■ Brief
Scan the records below for the line with "o22ai | 1 | 1" and the line with "margin | 3 | 3 |". Repeat those two lines and every line between them exactly, and nothing else.

■ Stored data entries
File: src/gb_cart_consts.svh
// bus region codes, header offsets, RAM enable key
// and RTC limits for the cartridge mapper

`ifndef GB_CART_CONSTS_SVH
`define GB_CART_CONSTS_SVH

// --------------------
// cart_addr[15:13] regions
`define REGION_RAM_EN   3'd0    // 0000-1FFF
`define REGION_ROM_BANK 3'd1    // 2000-3FFF
`define REGION_RAM_BANK 3'd2    // 4000-5FFF
`define REGION_MODE     3'd3    // 6000-7FFF
`define REGION_CRAM     3'd5    // A000-BFFF

// --------------------
// header words in the download stream, byte addressed
`define HDR_TYPE_ADDR 24'h000146    // high byte is the cart type
`define HDR_SIZE_ADDR 24'h000148    // low rom size, high ram size

// low nibble written to 0000-1FFF that opens the RAM
`define RAM_ENABLE_KEY 4'hA

// --------------------
// clock limits
`define RTC_TICK_CYCLES 33554432    // 2^25 system cycles per second
`define RTC_MAX_DAYS    10'd512

`endif

File: src/gb_cart_pkg.sv
// mapper kind, bank number, cartridge address
// and RTC field types shared by the mapper

`default_nettype none

package gb_cart_pkg;

	// --------------------
	// mapper decoded from the cart type byte
	typedef enum logic [2:0] {
		kind_none = 3'd0,
		kind_mbc1 = 3'd1,
		kind_mbc2 = 3'd2,
		kind_mbc3 = 3'd3,
		kind_mbc5 = 3'd4
	} mbc_kind_t;

	typedef logic [8:0]  rom_bank_t;    // 16 KB bank, up to 512
	typedef logic [3:0]  ram_bank_t;    // 8 KB bank, up to 16
	typedef logic [15:0] cart_addr_t;   // cpu side
	typedef logic [22:0] rom_addr_t;    // byte address into external memory

	// --------------------
	// clock register index as written to 4000-5FFF
	typedef enum logic [2:0] {
		sel_sec    = 3'd0,
		sel_min    = 3'd1,
		sel_hour   = 3'd2,
		sel_day_lo = 3'd3,
		sel_day_hi = 3'd4
	} rtc_sel_t;

	typedef logic [5:0] rtc_sec_t;    // seconds and minutes
	typedef logic [4:0] rtc_hour_t;
	typedef logic [9:0] rtc_day_t;    // one spare bit catches day 512

endpackage

`default_nettype wire

File: src/rom_bank_map.sv
// rom address mapping: bank select per mapper and
// masking to the rom size of the cartridge

`timescale 1ns/100ps
`include "gb_cart_consts.svh"
`default_nettype none

module rom_bank_map (
	input  wire gb_cart_pkg::cart_addr_t cart_addr,
	input  wire                          cart_rd,
	input  wire gb_cart_pkg::rom_bank_t  rom_bank,
	input  wire gb_cart_pkg::ram_bank_t  ram_bank,
	input  wire gb_cart_pkg::rom_bank_t  rom_mask,
	input  wire gb_cart_pkg::ram_bank_t  ram_mask,
	input  wire gb_cart_pkg::mbc_kind_t  mbc_kind,
	input  wire                          mbc1_mode,
	output gb_cart_pkg::rom_addr_t       rom_addr,
	output logic                         rom_rd
);
	import gb_cart_pkg::*;

	logic      low_half;      // 0000-3FFF
	logic [1:0] mbc1_bank2;
	rom_bank_t bank;

	assign low_half = ~cart_addr[14];

	// bank2 lines drive the ram chip instead when the ram is banked
	assign mbc1_bank2 = ram_bank[1:0] & {2{cart_addr[14] | mbc1_mode}} & ~ram_mask[1:0];

	always_comb begin
		case (mbc_kind)
			kind_mbc1: bank = {2'b00, mbc1_bank2, low_half ? 5'd0 : rom_bank[4:0]};
			kind_mbc2,
			kind_mbc3: bank = low_half ? 9'd0 : {2'b00, rom_bank[6:0]};
			kind_mbc5: bank = low_half ? 9'd0 : rom_bank;
			default:   bank = 9'd0;
		endcase
	end

	// --------------------
	always_comb begin
		if (mbc_kind == kind_none)
			rom_addr = {8'd0, cart_addr[14:0]};    // plain 32 KB cart
		else
			rom_addr = {bank & rom_mask, cart_addr[13:0]};
	end

	assign rom_rd = cart_rd && (cart_addr[15:13] != `REGION_CRAM);

endmodule

`default_nettype wire

File: config.mk
export PLATFORM = sky130hd
export DESIGN_NAME = rom_bank_map
export DESIGN_NICKNAME = d
export VERILOG_FILES = /design/src/gb_cart_pkg.sv /design/src/rom_bank_map.sv
export VERILOG_INCLUDE_DIRS = /design/src /design/src/src
export SDC_FILE = /design/constraint.sdc
export NUM_CORES = 1
export LEC_CHECK = 0
export BUFFER_PORTS_ARGS = -buffer_cell sky130_fd_sc_hd__buf_2
export CORE_AREA = 2 2 39 41
export DETAILED_ROUTE_END_ITERATION = 8
export DIE_AREA = 0 0 41 43
export PLACE_DENSITY_LB_ADDON = 0.05
export SYNTH_ARGS = -nofsm -noshare
export SYNTH_HDL_FRONTEND = slang
export SYNTH_SLANG_ARGS = --single-unit
File: constraint.sdc
create_clock -name vclk -period 1.5
set_clock_uncertainty 0.05 [all_clocks]
set_input_delay 0.15 -clock vclk [all_inputs]
set_output_delay 0.15 -clock vclk [all_outputs]
set_load 0.1 [all_outputs]
==> key figures <==
Drt
  – DR vias/cell: between 4 and 5
  – Via count: around 420
  – Routed length per instance: around 11 um
  – TritonRoute pass-1 iters: 3
  – Iteration-0 DRC Markers: 13
  – Post-route DRC: 0
  – Final wirelength: around 1000 um
  – Final ANT Viol Nets: 0

Synthesis
  – Avg Cell Area, Syn: roughly 7 um^2
  – Post-synth top area cell: buf_4
  – Post-synth top cells: 14 x buf_4, 6 x and3_1, 3 x nand3_1
  – YS warnings: 0
  – Cell area after synthesis: 267.8 um^2
  – Register area share after synthesis: 0
  – Netlist cell types: 17
  – Most frequent cell after synthesis: buf_4
  – Ranking of synthesized cells by area: buf_4 39%, and3_1 14%, nand4b_1 6.5%, nand3_1 5.6%, and4bb_2 4.7%
  – Yosys top cell area share: 0.3925
  – Syn Inst Count: 39
  – Syn_nets: 86

Timing
  – Fin. Hold Viols: 0
  – Fin crit share: 0.9685
  – Worst Max-Slew Pin Slew: 0.4835 ns
  – Slew HR: 0.6799
  – Setup-failing EPs final: 0
  – Maximum clock rate: between 600 and 700 MHz
  – Min Tclk post-route: between 1 and 1.5 ns
  – RSZ-0062 raised after global routing: no
  – Max-slew violations: 0
  – Final setup margin: 0.04730 ns

Min path
  – Hold Crit Endpoint: rom_addr[8]
  – HP Class: input pin to output pin
  – HP Start: cart_addr[8]
  – Hold Path Cell Cnt: 0

Global route
  – First-pass GRT wire length: 1628 um
  – Total grt overflow: 0
  – Largest net degree at the start of global routing: 6
  – Initial antenna violation count: 0
  – All-Layer GR Usage: 0.1229
  – Vias in the first global route: roughly 440

Floorplanning
  – Ports: 71
  – Core area: 1384 um^2
  – Die area: 1763 um^2
  – Die W: a little over 40 um
  – Starting Density: 0.1935
  – Die H: approximately 43 um
  – Num rows: 14

Finish
  – Clock buf count: 0
  – Seq_cells: 0
  – N_diodes: 0
  – Nets: 123
  – Fill cells: between 150 and 200
  – Area occupied by multi-input gates: 201.4 um^2
  – Area delta synth->final: 119.2%
  – Fin cells: 90
  – Share of layout cells above drive strength 1: 0.8243
  – Reg area: 0 um^2

Setup path
  – Worst endpoint data arrival time: around 1.3 ns
  – Buf+Inv Stages, Crit Path: 2
  – Crit path largest cell delay: between 0.3 and 0.4 ns
  – Worst path cell trace: buf_6 -> or3_4 -> and3_4 -> and3_2 -> buf_4
  – Critical path type: input pin to output pin
  – Kind of cell adding the most delay to the critical path: simple AND/OR/NAND/NOR gates
  – WP data required: 1.30 ns
  – Slowest-stage cell, CP: or3_4
  – Worst-path fanout max: 4
  – Setup crit end kind: output pin
  – CP Launch Type: input pin

Placed design
  – Placed cells: between 90 and 100
  – Pre-CTS WS: -0.06668 ns
  – I/O Buffers: 41
  – Dpl hpwl: between 900 and 1000 um
  – Final GP Congestion: approximately 0.7

CTS
  – Hold-fix buffers, CTS: 0

Run status
  – Outcome: finished, final reports clean

Flow run
  – Max cap viols: 0

Power and ir drop
  – Seq pwr share: 0
  – Worst-case vdd ir drop: 117.3 uV
  – Net Sw Frac: 0.5838
  – Internal power: 81.53 uW
  – Combinational share of power: 1.000
  – Clock network power share: 0
  – Leakage: slightly above 0.0003 uW
  – Pwr per Cell Area: around 330 nW/um^2
  – Switching pwr: around 110 uW
how the worst max path moves through the flow:
| stage | slack (ns) | to | from | depth (start not counted) |
|---|---|---|---|---|
| after CTS | 0.01 | rom_addr[19] | mbc_kind[1] | 7 |
| after global routing | 0.005 | rom_addr[17] | mbc_kind[1] | 5 |
| after floorplan | -0.05 | rom_addr[19] | mbc_kind[0] | 4 |
| after global placement | -0.07 | rom_addr[20] | mbc_kind[0] | 6 |
| final | 0.05 | rom_addr[16] | mbc_kind[1] | 5 |
| after detailed placement | -0.07 | rom_addr[20] | mbc_kind[0] | 6 |
what timing repair did:
item | in CTS | in global routing
gates resized for setup | 8 | 2
buffers inserted | 0 | 0
setup endpoints to repair | 6 | 4
pin swaps | 3 | 2
endpoints found under the hold margin | 0 | 0
kinds of logic (layout without fill, tap and decap cells):
| kind of cell | after synthesis | in the layout | share of synthesized area |
|---|---|---|---|
| buffers and inverters | 16 | 51 | 0.4252 |
| AO/OA/AOI/OAI | 7 | 7 | 0.1729 |
| AND/OR/NAND/NOR | 16 | 16 | 0.4019 |
cell type report:
cell class / count / share of cell area
Inverter: 1 / 0.006397
Multi-Input combinational cell: 23 / 0.3433
Tap cell: 16 / 0.03412
Timing Repair Buffer: 50 / 0.6162
power groups by stage:
stage / Combinational, uW / Clock, uW / Sequential [uW]
CTS: 195 / 0 / 0
global route: 209 / 0 / 0
floorplan: 273 / 0 / 0
finish: 196 / 0 / 0
global placement: 188 / 0 / 0
detailed placement: 189 / 0 / 0
cells in the final DEF (no fill, tap or decap):
master	count
o211ai_1	1
and3_1	2
buf_6	3
o21ai_0	1
nor2_1	1
o22ai_4	1
a21boi_4	1
buf_4	13
nand4b_1	2
or3_4	1
buf_12	4
and3_2	4
and3_4	1
nand3_1	3
and4bb_2	1
o21a_1	1
nand2_1	1
o22ai_2	1
inv_1	1
buf_2	30
a31oi_2	1
through the flow:
stage	util	setup TNS [ns]	power, uW	instance area (um^2)	hold WS (ns)
2_1_floorplan	-	-0.05217	273.4	304.0	0.4615
3_3_place_gp	0.4005	-0.3359	187.7	554.3	0.2507
3_5_place_dp	0.4005	-0.3578	188.7	554.3	0.2507
4_1_cts	0.4204	0	195.3	581.8	0.2507
5_1_grt	0.4241	0	208.5	586.8	0.2503
6_report	0.4241	0	195.9	586.8	0.2501
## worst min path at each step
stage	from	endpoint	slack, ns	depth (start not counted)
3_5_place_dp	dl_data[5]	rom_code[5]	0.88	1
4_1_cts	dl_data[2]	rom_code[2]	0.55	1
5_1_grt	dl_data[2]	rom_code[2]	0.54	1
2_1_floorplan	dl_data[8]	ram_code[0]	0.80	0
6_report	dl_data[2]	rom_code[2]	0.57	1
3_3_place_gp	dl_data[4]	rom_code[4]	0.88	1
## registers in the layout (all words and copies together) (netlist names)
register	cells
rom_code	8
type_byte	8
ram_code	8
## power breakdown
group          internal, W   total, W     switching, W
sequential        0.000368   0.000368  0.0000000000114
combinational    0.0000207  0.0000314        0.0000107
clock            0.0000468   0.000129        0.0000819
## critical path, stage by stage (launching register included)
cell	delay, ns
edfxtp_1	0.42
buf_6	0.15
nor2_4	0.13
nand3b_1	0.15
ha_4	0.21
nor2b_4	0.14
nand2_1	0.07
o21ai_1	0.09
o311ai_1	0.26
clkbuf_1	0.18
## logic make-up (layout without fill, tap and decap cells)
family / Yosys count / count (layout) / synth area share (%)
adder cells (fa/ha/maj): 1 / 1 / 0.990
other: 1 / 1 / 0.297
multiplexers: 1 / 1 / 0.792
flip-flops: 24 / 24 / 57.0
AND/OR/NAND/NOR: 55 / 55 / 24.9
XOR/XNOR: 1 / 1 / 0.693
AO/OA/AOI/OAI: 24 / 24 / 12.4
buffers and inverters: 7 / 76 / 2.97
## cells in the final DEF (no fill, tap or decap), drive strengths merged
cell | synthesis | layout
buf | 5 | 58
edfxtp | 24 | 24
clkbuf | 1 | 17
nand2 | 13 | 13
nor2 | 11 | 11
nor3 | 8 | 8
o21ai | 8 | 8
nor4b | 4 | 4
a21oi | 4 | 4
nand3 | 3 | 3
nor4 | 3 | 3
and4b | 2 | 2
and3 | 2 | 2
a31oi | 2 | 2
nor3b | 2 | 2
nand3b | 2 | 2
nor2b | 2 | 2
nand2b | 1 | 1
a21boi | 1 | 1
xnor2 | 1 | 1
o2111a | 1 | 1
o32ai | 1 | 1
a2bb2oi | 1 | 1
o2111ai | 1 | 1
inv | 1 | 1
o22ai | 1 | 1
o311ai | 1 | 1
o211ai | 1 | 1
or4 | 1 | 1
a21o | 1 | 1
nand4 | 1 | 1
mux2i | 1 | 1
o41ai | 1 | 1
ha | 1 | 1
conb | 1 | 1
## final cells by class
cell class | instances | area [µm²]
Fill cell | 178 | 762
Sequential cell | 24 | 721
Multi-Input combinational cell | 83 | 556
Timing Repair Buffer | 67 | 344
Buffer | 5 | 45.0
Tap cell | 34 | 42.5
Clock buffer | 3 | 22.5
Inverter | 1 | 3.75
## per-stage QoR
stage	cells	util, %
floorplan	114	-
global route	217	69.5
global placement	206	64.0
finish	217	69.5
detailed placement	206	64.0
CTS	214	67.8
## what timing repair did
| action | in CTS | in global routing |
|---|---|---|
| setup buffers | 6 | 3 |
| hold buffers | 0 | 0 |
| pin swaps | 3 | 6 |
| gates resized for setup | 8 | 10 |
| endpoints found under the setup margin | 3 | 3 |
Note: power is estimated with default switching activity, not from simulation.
<file path="config.mk">
export PLATFORM = sky130hd
export DESIGN_NAME = mbc_ctrl
export DESIGN_NICKNAME = d
export VERILOG_FILES = /design/src/gb_cart_pkg.sv /design/src/mbc_ctrl.sv
export VERILOG_INCLUDE_DIRS = /design/src /design/src/src
export SDC_FILE = /design/constraint.sdc
export NUM_CORES = 1
export LEC_CHECK = 0
export BUFFER_PORTS_ARGS = -buffer_cell sky130_fd_sc_hd__buf_2
export CORE_MARGIN = 8
export CORE_UTILIZATION = 45
export CTS_CLUSTER_SIZE = 12
export DETAILED_ROUTE_END_ITERATION = 8
export PLACE_DENSITY_LB_ADDON = 0.25
export SETUP_SLACK_MARGIN = 0.5
export SYNTH_ARGS = -nofsm -noshare
export SYNTH_HDL_FRONTEND = slang
export SYNTH_SLANG_ARGS = --single-unit
</file>
<file path="constraint.sdc">
create_clock -name clk_sys -period 2.5 [get_ports clk_sys]
set_input_delay 0.5 -clock clk_sys [delete_from_list [all_inputs] [get_ports clk_sys]]
set_output_delay 0.5 -clock clk_sys [all_outputs]
set_load 0.01 [all_outputs]
</file>
--- src/nic_pkg.sv ---
// Shared definitions for the 10G NIC receive path
// Buffer geometry, MAC word widths and the types that cross
// between the MAC side, the frame buffer and the host reader

package nic_pkg;

    // ------------------------------------------------------------
    // Sizes
    // ------------------------------------------------------------
    localparam int BUF_AW    = 10;                  // Buffer address bits
    localparam int BUF_DEPTH = 1 << BUF_AW;         // 1024 word slots
    localparam int DATA_W    = 64;                  // XGMAC data width
    localparam int KEEP_W    = DATA_W / 8;          // One valid bit per byte
    localparam int DROP_W    = 16;                  // Dropped frame counter

    // ------------------------------------------------------------
    // Types
    // ------------------------------------------------------------
    // One stored word, 73 bits
    typedef struct packed {
        logic [DATA_W-1:0] data;                    // MAC payload
        logic [KEEP_W-1:0] keep;                    // Low bytes valid, contiguous
        logic              last;                    // Final word of a good frame
    } rx_word_t;

    typedef logic [BUF_AW-1:0] buf_addr_t;          // RAM slot index

    // Extra MSB is the wrap bit so full and empty differ
    typedef logic [BUF_AW:0]   buf_ptr_t;

    typedef logic [DROP_W-1:0] drop_cnt_t;          // Wraps silently

endpackage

■ Exercise answer
o22ai | 1 | 1
o311ai | 1 | 1
o211ai | 1 | 1
or4 | 1 | 1
a21o | 1 | 1
nand4 | 1 | 1
mux2i | 1 | 1
o41ai | 1 | 1
ha | 1 | 1
conb | 1 | 1
## final cells by class
cell class | instances | area [µm²]
Fill cell | 178 | 762
Sequential cell | 24 | 721
Multi-Input combinational cell | 83 | 556
Timing Repair Buffer | 67 | 344
Buffer | 5 | 45.0
Tap cell | 34 | 42.5
Clock buffer | 3 | 22.5
Inverter | 1 | 3.75
## per-stage QoR
stage	cells	util, %
floorplan	114	-
global route	217	69.5
global placement	206	64.0
finish	217	69.5
detailed placement	206	64.0
CTS	214	67.8
## what timing repair did
| action | in CTS | in global routing |
|---|---|---|
| setup buffers | 6 | 3 |
| hold buffers | 0 | 0 |
| pin swaps | 3 | 6 |
| gates resized for setup | 8 | 10 |
| endpoints found under the setup margin | 3 | 3 |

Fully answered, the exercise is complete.